Observability is a critical component to any high-availability system and it is recommended for each team member to review each dashboard and ensure they are familiar with their usability and trends.

Runbooks

The process for monitoring, responding to, and mitigating incidents is documented within our Static Analysis Runbooks page.

Software delivery in Static Analysis

While we follow GitLab’s product development flow, our processes as an engineering team most closely resemble kanban. Engineers are empowered to choose issues from the Delivery Board in their assigned epic swimlane and pull them through the identified states. In addition to the workflow states identified by the company, we are experimenting with the ~workflow::refinement state. Engineers are expected to use their best judgment as to how issues flow through the board, but the following outcomes are expected at each state.

An issue landing on the delivery board is the means by which work is released to the engineering team for Delivery. This event is the beginning of the process by which the engineers will scrutinize an issue’s readiness, estimate it size, and implement the changes necessary to achieve the desired outcomes.

State Expected Outcomes
~workflow::planning breakdown - Issues deemed complete and understood.
- Issue split into smallest testable units of value.
- We try to split issues vertically rather than horizontally. Splitting vertically means the whole system will do something noticeably different; splitting horizontally results in trying to realize the fullest possible change in an individual component.
- If the issue can - and should - be split into separate issues, engineers are empowered to create the new issues, attach them to the epic they are working, and collaborate with product management on if they are included in current scope.
~workflow::refinement - Implementation plan
- Relative size applied as weight.
~workflow::ready for development Buffer queue - issue deemed to be ~Deliverable, ~Stretch, or possibly punted to a future iteration.
~workflow::in dev Last MR is up and out of Draft or WIP status.
~workflow::in review Last MR is merged and changes are available in a production environment.
~workflow::verification Changes functionally tested in a production environment.
~workflow::complete Code is verified, the work is complete, and the issue is closed.

Weights

We assign issue weights according to the Secure stage issue weight definitions.

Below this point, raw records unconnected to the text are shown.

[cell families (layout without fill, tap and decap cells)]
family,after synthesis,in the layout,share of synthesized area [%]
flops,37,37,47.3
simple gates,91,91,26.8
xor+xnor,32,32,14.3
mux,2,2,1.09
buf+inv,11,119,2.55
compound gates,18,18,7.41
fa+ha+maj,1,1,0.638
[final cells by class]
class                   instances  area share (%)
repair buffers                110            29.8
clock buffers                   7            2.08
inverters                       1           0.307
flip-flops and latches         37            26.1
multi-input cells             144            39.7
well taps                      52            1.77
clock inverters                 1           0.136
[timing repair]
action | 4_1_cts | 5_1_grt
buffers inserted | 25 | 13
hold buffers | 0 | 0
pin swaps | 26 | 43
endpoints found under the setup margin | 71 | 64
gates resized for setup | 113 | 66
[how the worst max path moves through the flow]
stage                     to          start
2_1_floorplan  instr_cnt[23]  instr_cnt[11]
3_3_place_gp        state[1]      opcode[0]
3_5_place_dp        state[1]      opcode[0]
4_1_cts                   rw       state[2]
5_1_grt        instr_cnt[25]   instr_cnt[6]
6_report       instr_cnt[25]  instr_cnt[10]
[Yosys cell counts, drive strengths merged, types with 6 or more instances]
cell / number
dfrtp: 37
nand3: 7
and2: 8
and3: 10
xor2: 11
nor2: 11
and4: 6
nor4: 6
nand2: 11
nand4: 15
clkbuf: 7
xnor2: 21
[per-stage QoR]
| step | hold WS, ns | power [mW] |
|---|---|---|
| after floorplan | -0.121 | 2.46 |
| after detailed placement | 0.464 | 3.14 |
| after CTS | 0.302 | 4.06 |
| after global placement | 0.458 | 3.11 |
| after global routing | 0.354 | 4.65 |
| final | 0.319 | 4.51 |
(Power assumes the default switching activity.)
$ cat src/rtl/sap_clk_pkg.sv
// ============================================================================
// Module  : sap_clk_pkg
// Brief   : Shared FSM state encoding and step-counter width for the SAP-1
//           clock/control front end.
// Revision: 1.0
// ============================================================================
`default_nettype none

package sap_clk_pkg;

    typedef enum logic [1:0] {
        CLEAR      = 2'd0,
        RUN_AUTO   = 2'd1,
        RUN_MANUAL = 2'd2,
        HALT       = 2'd3
    } state_t;

    localparam int unsigned c_step_cnt_w = 16;

endpackage : sap_clk_pkg

`default_nettype wire

$ cat src/rtl/sap_debounce.sv
// ============================================================================
// Module  : sap_debounce
// Brief   : Multi-flop synchronizer followed by a counter debouncer. The
//           stable output only follows an input that stays changed for
//           DEBOUNCE_CYCLES consecutive cycles.
// Revision: 1.0
// ============================================================================
`default_nettype none

module sap_debounce #(
    parameter int   SYNC_STAGES     = 2,
    parameter int   DEBOUNCE_CYCLES = 10000,
    parameter logic RESET_VAL       = 1'b0
) (
    input  logic clk_i,
    input  logic rst_ni,
    input  logic raw_i,
    output logic stable_o
);

    localparam int c_cnt_w = (DEBOUNCE_CYCLES > 1) ? $clog2(DEBOUNCE_CYCLES) : 1;
    localparam logic [c_cnt_w-1:0] c_cnt_last = c_cnt_w'(DEBOUNCE_CYCLES - 1);

    logic [SYNC_STAGES-1:0] sync_q;
    logic [c_cnt_w-1:0]     cnt_q, cnt_d;
    logic                   stable_q, stable_d;
    logic                   w_synced;

    always_ff @(posedge clk_i or negedge rst_ni) begin
        if (!rst_ni) begin
            sync_q <= {SYNC_STAGES{RESET_VAL}};
        end else begin
            sync_q <= {sync_q[SYNC_STAGES-2:0], raw_i};
        end
    end

    assign w_synced = sync_q[SYNC_STAGES-1];

    // Any return to the stable level restarts the count, so short glitches
    // never accumulate toward acceptance.
    always_comb begin
        cnt_d    = cnt_q;
        stable_d = stable_q;
        if (w_synced == stable_q) begin
            cnt_d = '0;
        end else if (cnt_q == c_cnt_last) begin
            stable_d = w_synced;
            cnt_d    = '0;
        end else begin
            cnt_d = cnt_q + 1'b1;
        end
    end

    always_ff @(posedge clk_i or negedge rst_ni) begin
        if (!rst_ni) begin
            cnt_q    <= '0;
            stable_q <= RESET_VAL;
        end else begin
            cnt_q    <= cnt_d;
            stable_q <= stable_d;
        end
    end

    assign stable_o = stable_q;

endmodule : sap_debounce

`default_nettype wire

$ cat src/rtl/sap_clock_ctrl.sv
// ============================================================================
// Module  : sap_clock_ctrl
// Brief   : SAP-1 clock/control stage: debounced Clear/Start, Manual/Auto and
//           Single-Step inputs drive a CLEAR/RUN_AUTO/RUN_MANUAL/HALT FSM that
//           issues one-cycle CPU step enables and the CPU clear.
//           Optional step counter output: define SAP_CLKCTRL_STEP_CNT_EN.
// Revision: 1.0
// ============================================================================
`default_nettype none

module sap_clock_ctrl
    import sap_clk_pkg::*;
#(
    parameter int SYNC_STAGES     = 2,
    parameter int DEBOUNCE_CYCLES = 10000,
    parameter int AUTO_DIV        = 25000
) (
    input  logic sap_base_clock,
    input  logic sap_reset_n,
    input  logic sap_ClearStart_pb,
    input  logic sap_ManualAuto_sw,
    input  logic sap_SingleStep_pb,
    input  logic sap_hlt,
    output logic sap_clk_en,
    output logic sap_clr,
    output logic sap_auto_mode,
    output logic sap_halted
`ifdef SAP_CLKCTRL_STEP_CNT_EN
    ,
    output logic [c_step_cnt_w-1:0] sap_step_cnt
`endif
);

    localparam int c_div_w = $clog2(AUTO_DIV);
    localparam logic [c_div_w-1:0] c_div_last = c_div_w'(AUTO_DIV - 1);

    logic w_cs_db;
    logic w_mode_db;
    logic w_step_db;

    sap_debounce #(
        .SYNC_STAGES    (SYNC_STAGES),
        .DEBOUNCE_CYCLES(DEBOUNCE_CYCLES),
        .RESET_VAL      (1'b0)
    ) u_db_clear_start (
        .clk_i   (sap_base_clock),
        .rst_ni  (sap_reset_n),
        .raw_i   (sap_ClearStart_pb),
        .stable_o(w_cs_db)
    );

    sap_debounce #(
        .SYNC_STAGES    (SYNC_STAGES),
        .DEBOUNCE_CYCLES(DEBOUNCE_CYCLES),
        .RESET_VAL      (1'b0)
    ) u_db_manual_auto (
        .clk_i   (sap_base_clock),
        .rst_ni  (sap_reset_n),
        .raw_i   (sap_ManualAuto_sw),
        .stable_o(w_mode_db)
    );

    sap_debounce #(
        .SYNC_STAGES    (SYNC_STAGES),
        .DEBOUNCE_CYCLES(DEBOUNCE_CYCLES),
        .RESET_VAL      (1'b0)
    ) u_db_single_step (
        .clk_i   (sap_base_clock),
        .rst_ni  (sap_reset_n),
        .raw_i   (sap_SingleStep_pb),
        .stable_o(w_step_db)
    );

    state_t             state_q, state_d;
    logic [c_div_w-1:0] div_q, div_d;
    logic               clk_en_q, clk_en_d;
    logic               clr_q;
    logic               halted_q;
    logic               step_prev_q;
    logic               w_div_wrap;
    logic               w_step_rise;

    assign w_div_wrap  = (div_q == c_div_last);
    assign w_step_rise = w_step_db & ~step_prev_q;

    // Priority inside the run states: clear, then halt, then mode change,
    // then the normal enable source. A mode change swallows that cycle's step.
    always_comb begin
        state_d  = state_q;
        div_d    = '0;
        clk_en_d = 1'b0;
        unique case (state_q)
            CLEAR: begin
                if (w_cs_db) begin
                    state_d = w_mode_db ? RUN_AUTO : RUN_MANUAL;
                end
            end
            RUN_AUTO: begin
                div_d = w_div_wrap ? '0 : div_q + 1'b1;
                if (!w_cs_db) begin
                    state_d = CLEAR;
                end else if (sap_hlt) begin
                    state_d  = HALT;
                    clk_en_d = w_div_wrap;
                end else if (!w_mode_db) begin
                    state_d = RUN_MANUAL;
                end else begin
                    clk_en_d = w_div_wrap;
                end
            end
            RUN_MANUAL: begin
                if (!w_cs_db) begin
                    state_d = CLEAR;
                end else if (sap_hlt) begin
                    state_d  = HALT;
                    clk_en_d = w_step_rise;
                end else if (w_mode_db) begin
                    state_d = RUN_AUTO;
                end else begin
                    clk_en_d = w_step_rise;
                end
            end
            HALT: begin
                if (!w_cs_db) begin
                    state_d = CLEAR;
                end
            end
            default: begin
                state_d = CLEAR;
            end
        endcase
    end

    always_ff @(posedge sap_base_clock or negedge sap_reset_n) begin
        if (!sap_reset_n) begin
            state_q     <= CLEAR;
            div_q       <= '0;
            clk_en_q    <= 1'b0;
            clr_q       <= 1'b1;
            halted_q    <= 1'b0;
            step_prev_q <= 1'b0;
        end else begin
            state_q     <= state_d;
            div_q       <= div_d;
            clk_en_q    <= clk_en_d;
            clr_q       <= (state_d == CLEAR);
            halted_q    <= (state_d == HALT);
            step_prev_q <= w_step_db;
        end
    end

    assign sap_clk_en    = clk_en_q;
    assign sap_clr       = clr_q;
    assign sap_halted    = halted_q;
    assign sap_auto_mode = w_mode_db;

`ifdef SAP_CLKCTRL_STEP_CNT_EN
    logic [c_step_cnt_w-1:0] step_cnt_q;

    always_ff @(posedge sap_base_clock or negedge sap_reset_n) begin
        if (!sap_reset_n) begin
            step_cnt_q <= '0;
        end else if (state_q == CLEAR) begin
            step_cnt_q <= '0;
        end else if (clk_en_q && (step_cnt_q != '1)) begin
            step_cnt_q <= step_cnt_q + 1'b1;
        end
    end

    assign sap_step_cnt = step_cnt_q;
`endif

endmodule : sap_clock_ctrl

`default_nettype wire
### src/rtl/edge_pkg.sv
// edge_pkg: shared state encoding, default geometry and width helper for the edge output packer.
package edge_pkg;
    typedef enum logic {FILL, SEND} state_t;
    localparam int DEF_IMG_WIDTH = 720;
    localparam int DEF_IMG_HEIGHT = 540;
    localparam int DEF_PIX_PER_WORD = 4;
    function automatic int cnt_w(input int n);
        return n > 1 ? $clog2(n) : 1;
    endfunction
endpackage

### src/rtl/frame_pos_counter.sv
// frame_pos_counter: column/row position of the next popped pixel, with last-column/last-row flags.
module frame_pos_counter import edge_pkg::*; #(
    parameter int IMG_WIDTH = DEF_IMG_WIDTH,
    parameter int IMG_HEIGHT = DEF_IMG_HEIGHT
) (
    input  logic                             clock,
    input  logic                             reset,
    input  logic                             adv,
    output logic [cnt_w(IMG_WIDTH)-1:0]      col,
    output logic [cnt_w(IMG_HEIGHT)-1:0]     row,
    output logic                             last_col,
    output logic                             last_row
);
    localparam int CW = cnt_w(IMG_WIDTH);
    localparam int RW = cnt_w(IMG_HEIGHT);
    assign last_col = col == CW'(IMG_WIDTH - 1);
    assign last_row = row == RW'(IMG_HEIGHT - 1);
    always_ff @(posedge clock) begin
        if (reset) begin
            col <= '0;
            row <= '0;
        end else if (adv) begin
            col <= last_col ? '0 : col + 1'b1;
            if (last_col) row <= last_row ? '0 : row + 1'b1;
        end
    end
endmodule

### src/rtl/edge_out_packer.sv
// edge_out_packer: packs 8-bit edge pixels from a show-ahead FIFO into tagged words with a valid/ready handshake.
module edge_out_packer import edge_pkg::*; #(
    parameter int IMG_WIDTH = DEF_IMG_WIDTH,
    parameter int IMG_HEIGHT = DEF_IMG_HEIGHT,
    parameter int PIX_PER_WORD = DEF_PIX_PER_WORD
) (
    input  logic                        clock,
    input  logic                        reset,
    output logic                        img_rd_en,
    input  logic                        img_empty,
    input  logic [7:0]                  img_dout,
    output logic                        out_valid,
    input  logic                        out_ready,
    output logic [8*PIX_PER_WORD-1:0]   out_data,
    output logic                        out_sof,
    output logic                        out_eol,
    output logic                        out_eof,
    output logic                        frame_done
);
    localparam int FW = cnt_w(PIX_PER_WORD);
    state_t state;
    logic [FW-1:0] fill_cnt;
    logic [cnt_w(IMG_WIDTH)-1:0] col;
    logic [cnt_w(IMG_HEIGHT)-1:0] row;
    logic last_col, last_row, last_lane;
    // Gating with reset keeps a pixel in the FIFO when reset and a pop coincide.
    assign img_rd_en = !reset && state == FILL && !img_empty;
    assign frame_done = !reset && out_valid && out_ready && out_eof;
    assign last_lane = fill_cnt == FW'(PIX_PER_WORD - 1);
    frame_pos_counter #(.IMG_WIDTH(IMG_WIDTH), .IMG_HEIGHT(IMG_HEIGHT)) pos (
        .clock(clock),
        .reset(reset),
        .adv(img_rd_en),
        .col(col),
        .row(row),
        .last_col(last_col),
        .last_row(last_row)
    );
    always_ff @(posedge clock) begin
        if (reset) begin
            state <= FILL;
            fill_cnt <= '0;
            out_valid <= 1'b0;
            out_data <= '0;
            out_sof <= 1'b0;
            out_eol <= 1'b0;
            out_eof <= 1'b0;
        end else if (state == FILL) begin
            if (img_rd_en) begin
                out_data[8*fill_cnt +: 8] <= img_dout;
                if (fill_cnt == '0) out_sof <= col == '0 && row == '0;
                if (last_lane) begin
                    fill_cnt <= '0;
                    state <= SEND;
                    out_valid <= 1'b1;
                    out_eol <= last_col;
                    out_eof <= last_col && last_row;
                end else begin
                    fill_cnt <= fill_cnt + 1'b1;
                end
            end
        end else if (out_ready) begin
            state <= FILL;
            out_valid <= 1'b0;
        end
    end
endmodule
[src/rtl/mat_store.sv]
// Two-slot matrix store: row-major stream loader with a rising-edge-triggered,
// one-cycle-latency element read port and per-slot dimension/valid metadata.
module mat_store #(
  parameter int DIM_WIDTH  = 3,
  parameter int DATA_WIDTH = 8
) (
  input  logic                  clk,
  input  logic                  rst_n,
  input  logic                  wr_start,
  input  logic                  wr_slot,
  input  logic [DIM_WIDTH-1:0]  wr_m,
  input  logic [DIM_WIDTH-1:0]  wr_n,
  input  logic                  wr_valid,
  input  logic [DATA_WIDTH-1:0] wr_elem,
  output logic                  wr_busy,
  output logic                  wr_done,
  output logic                  wr_error,
  output logic [1:0]            slot_valid,
  output logic [DIM_WIDTH-1:0]  slot0_m,
  output logic [DIM_WIDTH-1:0]  slot0_n,
  output logic [DIM_WIDTH-1:0]  slot1_m,
  output logic [DIM_WIDTH-1:0]  slot1_n,
  input  logic                  rd_en,
  input  logic                  rd_slot_idx,
  input  logic [DIM_WIDTH-1:0]  rd_row_idx,
  input  logic [DIM_WIDTH-1:0]  rd_col_idx,
  output logic [DATA_WIDTH-1:0] rd_elem,
  output logic                  rd_elem_valid,
  output logic [1:0]            wr_state_dbg
);
  // Handshake: a load is one wr_start pulse followed by m*n wr_valid strobes;
  // a read fires on the rising edge of rd_en and answers with a one-cycle
  // rd_elem_valid pulse on the next cycle, rd_elem holding until the next pulse.

  localparam int AW = 2 * DIM_WIDTH + 1;
  localparam logic [DIM_WIDTH-1:0] ONE = DIM_WIDTH'(1);

  typedef enum logic [1:0] {
    W_IDLE = 2'd0,
    W_LOAD = 2'd1,
    W_DONE = 2'd2
  } wstate_e;

  wstate_e               state_q, state_d;
  logic                  slot_q, slot_d;
  logic [DIM_WIDTH-1:0]  m_q, m_d, n_q, n_d;
  logic [DIM_WIDTH-1:0]  row_q, row_d, col_q, col_d;
  logic                  busy_q, busy_d, done_q, done_d, err_q, err_d;
  logic [1:0]            sv_q, sv_d;
  logic [DIM_WIDTH-1:0]  s0m_q, s0m_d, s0n_q, s0n_d, s1m_q, s1m_d, s1n_q, s1n_d;
  logic                  mem_we;
  logic                  last_elem;

  logic [DATA_WIDTH-1:0] mem_q [0:(1<<AW)-1];

  logic                  rd_en_q, rd_rise, rd_hit;
  logic [DIM_WIDTH-1:0]  rd_m, rd_n;
  logic [DATA_WIDTH-1:0] rd_elem_q;
  logic                  rd_valid_q;

  always_comb begin
    state_d   = state_q;
    slot_d    = slot_q;
    m_d       = m_q;
    n_d       = n_q;
    row_d     = row_q;
    col_d     = col_q;
    busy_d    = busy_q;
    done_d    = 1'b0;
    err_d     = 1'b0;
    sv_d      = sv_q;
    s0m_d     = s0m_q;
    s0n_d     = s0n_q;
    s1m_d     = s1m_q;
    s1n_d     = s1n_q;
    mem_we    = 1'b0;
    last_elem = (row_q == m_q - ONE) && (col_q == n_q - ONE);
    case (state_q)
      W_IDLE: begin
        if (wr_start) begin
          if (wr_m == '0 || wr_n == '0) begin
            err_d = 1'b1;
          end else begin
            slot_d        = wr_slot;
            m_d           = wr_m;
            n_d           = wr_n;
            row_d         = '0;
            col_d         = '0;
            busy_d        = 1'b1;
            sv_d[wr_slot] = 1'b0;
            state_d       = W_LOAD;
          end
        end
      end
      W_LOAD: begin
        if (wr_valid) begin
          mem_we = 1'b1;
          if (col_q == n_q - ONE) begin
            col_d = '0;
            row_d = row_q + ONE;
          end else begin
            col_d = col_q + ONE;
          end
          // Completion is published on entry to W_DONE so wr_done lands
          // exactly one cycle after the final strobe.
          if (last_elem) begin
            state_d      = W_DONE;
            busy_d       = 1'b0;
            done_d       = 1'b1;
            sv_d[slot_q] = 1'b1;
            if (slot_q) begin
              s1m_d = m_q;
              s1n_d = n_q;
            end else begin
              s0m_d = m_q;
              s0n_d = n_q;
            end
          end
        end
      end
      W_DONE:  state_d = W_IDLE;
      default: state_d = W_IDLE;
    endcase
  end

  always_ff @(posedge clk or negedge rst_n) begin
    if (!rst_n) begin
      state_q <= W_IDLE;
      slot_q  <= 1'b0;
      m_q     <= '0;
      n_q     <= '0;
      row_q   <= '0;
      col_q   <= '0;
      busy_q  <= 1'b0;
      done_q  <= 1'b0;
      err_q   <= 1'b0;
      sv_q    <= 2'b00;
      s0m_q   <= '0;
      s0n_q   <= '0;
      s1m_q   <= '0;
      s1n_q   <= '0;
    end else begin
      state_q <= state_d;
      slot_q  <= slot_d;
      m_q     <= m_d;
      n_q     <= n_d;
      row_q   <= row_d;
      col_q   <= col_d;
      busy_q  <= busy_d;
      done_q  <= done_d;
      err_q   <= err_d;
      sv_q    <= sv_d;
      s0m_q   <= s0m_d;
      s0n_q   <= s0n_d;
      s1m_q   <= s1m_d;
      s1n_q   <= s1n_d;
    end
  end

  always_ff @(posedge clk) begin
    if (mem_we) mem_q[{slot_q, row_q, col_q}] <= wr_elem;
  end

  // Out-of-range or invalid-slot reads still pulse, returning zero data.
  assign rd_m    = rd_slot_idx ? s1m_q : s0m_q;
  assign rd_n    = rd_slot_idx ? s1n_q : s0n_q;
  assign rd_hit  = sv_q[rd_slot_idx] && (rd_row_idx < rd_m) && (rd_col_idx < rd_n);
  assign rd_rise = rd_en && !rd_en_q;

  always_ff @(posedge clk or negedge rst_n) begin
    if (!rst_n) begin
      rd_en_q    <= 1'b0;
      rd_valid_q <= 1'b0;
      rd_elem_q  <= '0;
    end else begin
      rd_en_q    <= rd_en;
      rd_valid_q <= rd_rise;
      if (rd_rise) rd_elem_q <= rd_hit ? mem_q[{rd_slot_idx, rd_row_idx, rd_col_idx}] : '0;
    end
  end

  assign wr_busy       = busy_q;
  assign wr_done       = done_q;
  assign wr_error      = err_q;
  assign slot_valid    = sv_q;
  assign slot0_m       = s0m_q;
  assign slot0_n       = s0n_q;
  assign slot1_m       = s1m_q;
  assign slot1_n       = s1n_q;
  assign rd_elem       = rd_elem_q;
  assign rd_elem_valid = rd_valid_q;
  assign wr_state_dbg  = state_q;

endmodule

[config.mk]
export PLATFORM = sky130hd
export DESIGN_NAME = mat_store
export DESIGN_NICKNAME = d
export VERILOG_FILES = /design/src/rtl/mat_store.sv
export SDC_FILE = /design/constraint.sdc
export NUM_CORES = 1
export LEC_CHECK = 0
export CORE_ASPECT_RATIO = 1.2
export CORE_UTILIZATION = 56
export CTS_CLUSTER_DIAMETER = 30
export DETAILED_ROUTE_END_ITERATION = 16
export PLACE_DENSITY = 0.79
export RECOVER_POWER = 25
export SYNTH_ARGS = -nofsm -noshare
export SYNTH_HDL_FRONTEND = slang
export SYNTH_SLANG_ARGS = --single-unit
[constraint.sdc]
create_clock -name clk -period 2.4 [get_ports clk]
set_input_delay 0.36 -clock clk [delete_from_list [all_inputs] [get_ports clk]]
set_output_delay 0.36 -clock clk [all_outputs]
set_load 0.01 [all_outputs]
==> out/summary.txt <==
H-tree levels: 4
CP Launch Type: register
drt initial violations: 3,660
Yosys reg bits: 1,066
Arr. time, crit path: 3.07 ns
CP Buf/Inv Count: 2
GRT Total Usage: 30.5%
violated checks: capacitance limit, slew limit, setup timing
number of cells produced by synthesis: 2,181
drt drc: 0
CTS Sinks: 1,066
Post-synth EDFFs: 1,024
detailed-route via count: 24,712
post-synthesis adder-cell area fraction: 0.324%
CTS tree: yes
initial antenna violation count: 0
HP Start: wr_start
ys async rst share: 3.94%
FF-to-FF Start: slot0_m[2]
Slew @ Worst Pin: 2.34 ns
final core area utilization: 68.4%
CP max FO: 4
XOR/XNOR Fraction of Synth Area: 0.197%
DPL Wire Length: 70,100 um
status: finished with violations
CTS Buffer Depth: 3
Worst Hold End: wr_error
R2R Setup Slk: -0.009 ns
vias in the first global route: 25,277
Peak VDD IR: 0.815 mV
fillcell total: 4,330
post-synthesis mux area share: 14.4%
Clk pin slew, worst setup/hold paths: 0.06 ns
Die X: 253 um
ratio of cells with drive above 1 in the final layout: 29.8%
Nets: 2,686
synthesized area per cell: 19.5 sq um
Synthesized Nets: 2,219
final clock skew: 0.0263 ns
die area: 0.0770 sq mm
min-delay worst type: input pin to register
row cnt: 110
synth warn: 0
fin crit share: 100%
antenna diode count: 0
Netlist cell types: 74
largest family of logic cells by synthesized area: multiplexers
worst path cell trace: mux2i_1 > ha_2 > o21ai_0 > a21oi_1 > buf_4 > nor3_4 > buf_4 > nand2_1 > o41ai_2 > a2bb2oi_1
clock root buffer: clkbuf_16
Worst Hold Depth: 3
sequential-to-total area share from yosys stat: 74.9%
Crit path largest cell delay: 0.40 ns
leakage: 0.0177 uW
Synth Area in Simple Gates: 3.90%
I/O pins: 55
Data required, critical path: 3.06 ns
Antenna Violating Nets Remaining: 0
slowest CP cell: dfrtp_1
Layout area overhead: 20.7%
post-synthesis compound-gate area fraction: 4.13%
Pwr Density: 893 mW/mm^2
Initial Utilization: 56.6%
most frequent cells in the layout: edfxtp_1, buf_4, mux4_2
synthesized cell area: 0.0425 sq mm
largest net degree at the start of global routing: 69
worst setup margin: -0.00864 ns
Synth top area share: 72.4%
final setup vio count: 1
Wirelength per Cell: 30.4 um
dominant cells by area after synthesis: edfxtp_1, mux4_2, mux2i_1
post-DR vias/cell: 6.57
Slew HR: -56.3%
Final Max Tran Viols: 152
clock latency on the worst-skew pair: 0.74 ns
Synth Flop Type: edfxtp_1
I/O Buffers: 54
critical path's most frequent cell: buf_4
Hold Worst Slack: 0.230 ns
CP endpoint kind: register
DRT Pass-1 Iters: 6
setup TNS: -0.00864 ns
RSZ-0062 raised after global routing: yes
global placer's final weighted congestion: 0.910
CP Launch Point: slot0_m[2]
Final Hold Vio Count: 0
Die Ht: 304 um
most common cell after layout, fill and taps aside: edfxtp_1
Max Freq: 415 MHz
FF-to-FF End: rd_elem[4]
Core Region: 0.0750 sq mm
global-route wire length before repair: 168,000 um
total global routing overflow: 0
Overall Power: 45,800 uW
crit path kind: register to register
Post-CTS Setup Inserts: 0
Post-Route WL: 114,000 um
number of CTS-inserted buffers: 136
CP delay by family, top: compound AO/OA/AOI/OAI gates
crit path time final: 2.41 ns
pre-CTS WS: -0.691 ns
post-synth top area cell: edfxtp_1
Max Cap Viol: 4
Reg2Reg Depth: 10
[what timing repair did]
| item | 4_1_cts | 5_1_grt |
|---|---|---|
| endpoints found under the setup margin | 13 | 6 |
| hold buffers | 1 | 0 |
| resized for setup | 2 | 3 |
| endpoints found under the hold margin | 42 | 0 |
| pin swaps | 1 | 2 |
[state kept, by name, summed over array words and instances (netlist names), 2 cells and up]
name / cells
rd_elem: 8
wr_state_dbg: 2
slot1_m: 3
n_q: 3
mem_q: 1024
col_q: 3
m_q: 3
slot0_n: 3
row_q: 3
slot_valid: 2
slot0_m: 3
slot1_n: 3
[cell families after synthesis]
family | after synthesis
AND/OR/NAND/NOR | 363
buffers and inverters | 134
flip-flops | 1066
XOR/XNOR | 8
AO/OA/AOI/OAI | 245
multiplexers | 354
adder cells (fa/ha/maj) | 11
[synth_stat cells (5+ instances only)]
cell type / n
mux4_1: 32
nand2_1: 91
a22oi_1: 66
clkbuf_1: 36
mux2i_1: 140
a221oi_1: 22
mux4_2: 162
dfrtp_1: 42
and2_1: 8
nor2b_1: 19
buf_4: 27
ha_1: 11
a211oi_1: 9
a21oi_1: 28
nand2b_1: 12
a32oi_1: 6
nor3_1: 12
o22ai_1: 7
buf_2: 28
a31oi_1: 7
buf_6: 11
edfxtp_1: 1024
inv_1: 14
buf_8: 6
o2111ai_1: 7
nor2_1: 156
mux2_2: 20
nand3_1: 38
a22o_1: 5
buf_12: 9
o21ai_0: 40
[layer usage]
metal  part of all wire, %  global-route usage (%)  vias up  wire length (um)
li1                      -                       -     9925                 -
met1                    34                    39.2    12476             39400
met2                    48                    48.1     1902             55200
met3                    11                    6.57      409             12100
met4                   6.7                    18.5        0              7640
met5                     0                       0        -                 0
[cell type report]
cell class / count / area, sq um / share of cell area, %
multi-input combinational: 981 / 9780 / 19.1
clock buffer: 147 / 3470 / 6.76
sequential: 1066 / 31800 / 62.0
tap: 1008 / 1260 / 2.46
clock inverter: 98 / 1070 / 2.08
timing repair buffer: 448 / 3860 / 7.52
inverter: 15 / 56.3 / 0.110
[where the power goes]
part / switching (uW) / internal [uW] / leakage (uW)
combinational: 2700 / 1740 / 0.00579
clock: 8200 / 12000 / 0.00218
sequential: 309 / 20900 / 0.00976
[worst max path at each step]
stage,end,slack [ns],cells after the start
global placement,rd_elem[4],-0.62,9
detailed placement,rd_elem[4],-0.69,9
floorplan,rd_elem[5],0.009,10
global route,rd_elem[4],-0.06,10
CTS,rd_elem[4],0.06,8
finish,rd_elem[4],-0.009,10
[through the flow]
| step | cells | instance area [sq um] |
|---|---|---|
| after floorplan | 2181 | 42500 |
| after global placement | 3517 | 46800 |
| after detailed placement | 3517 | 46800 |
| after CTS | 3763 | 51400 |
| after global routing | 3763 | 51300 |
| final | 3763 | 51300 |
[worst register-to-register path: stages, from the launching register on]
cell	delay [ns]
dfrtp_1	0.40
mux2i_1	0.20
ha_2	0.31
o21ai_0	0.08
a21oi_1	0.08
buf_4	0.14
nor3_4	0.25
buf_4	0.18
nand2_1	0.10
o41ai_2	0.40
a2bb2oi_1	0.20
No activity file was read; power rests on OpenSTA's default activity.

How we commit to delivering work in a milestone

In GitLab, the ~Deliverable label is referred to as a release scoping label. Applying this label represents a commitment from the engineering team to realize the work required in the issue within the milestone to which the issue is assigned. This means we decide whether we can commit to delivering work once an issue is in the workflow::ready for development state.

The decision on when to use the ~Deliverable label is made through answering the following questions.

  • Given the issue’s weight, are we reasonably confident there is enough time left in the milestone for the engineer to deliver the issue?
    • We currently assume an engineer in Static Analysis can achieve a velocity of 9 in any one milestone.
  • Would the issue be achievable early in the next milestone if work began now?
    • If so, discuss with the Product Manager about the situation. Work can begin if the Product Manager agrees with the proposed timeline and would like to proceed.
    • Please make sure the milestone is updated before continuing with work.
  • Is this the smallest, testable unit of work which adds value and cannot be further broken down without adding overhead?

The ~Deliverable label is applied if the answer to the above questions are yes. The use of this label impacts the group’s Say/Do ratio, making the Engineering Manager the directly responsible individual for this label. However, engineers in Static Analysis are empowered to use their judgment about applying this label and proceeding if they believe the work is achievable. Please have a conversation with the Engineering Manager if uncertain about how to proceed.

Code Review Process

The process for reviewing and maintainer code is documented within our Static Analysis Group Code Review page.

Stabilization Period and Slack Time

The collection of issues which make up epics represent a sizable amount of work, which we typically seek to limit to approximately 1.5 milestones in total duration. The size and scope of this work can result in previously unseen scope or have unexpected consequences. As a result, we will not immediately kick off work on another epic immediately after completing one. We will allow one week of time for tech debt cleanup, feature stabilization, and engineer slack time to explore topics they encountered which are of interest to them.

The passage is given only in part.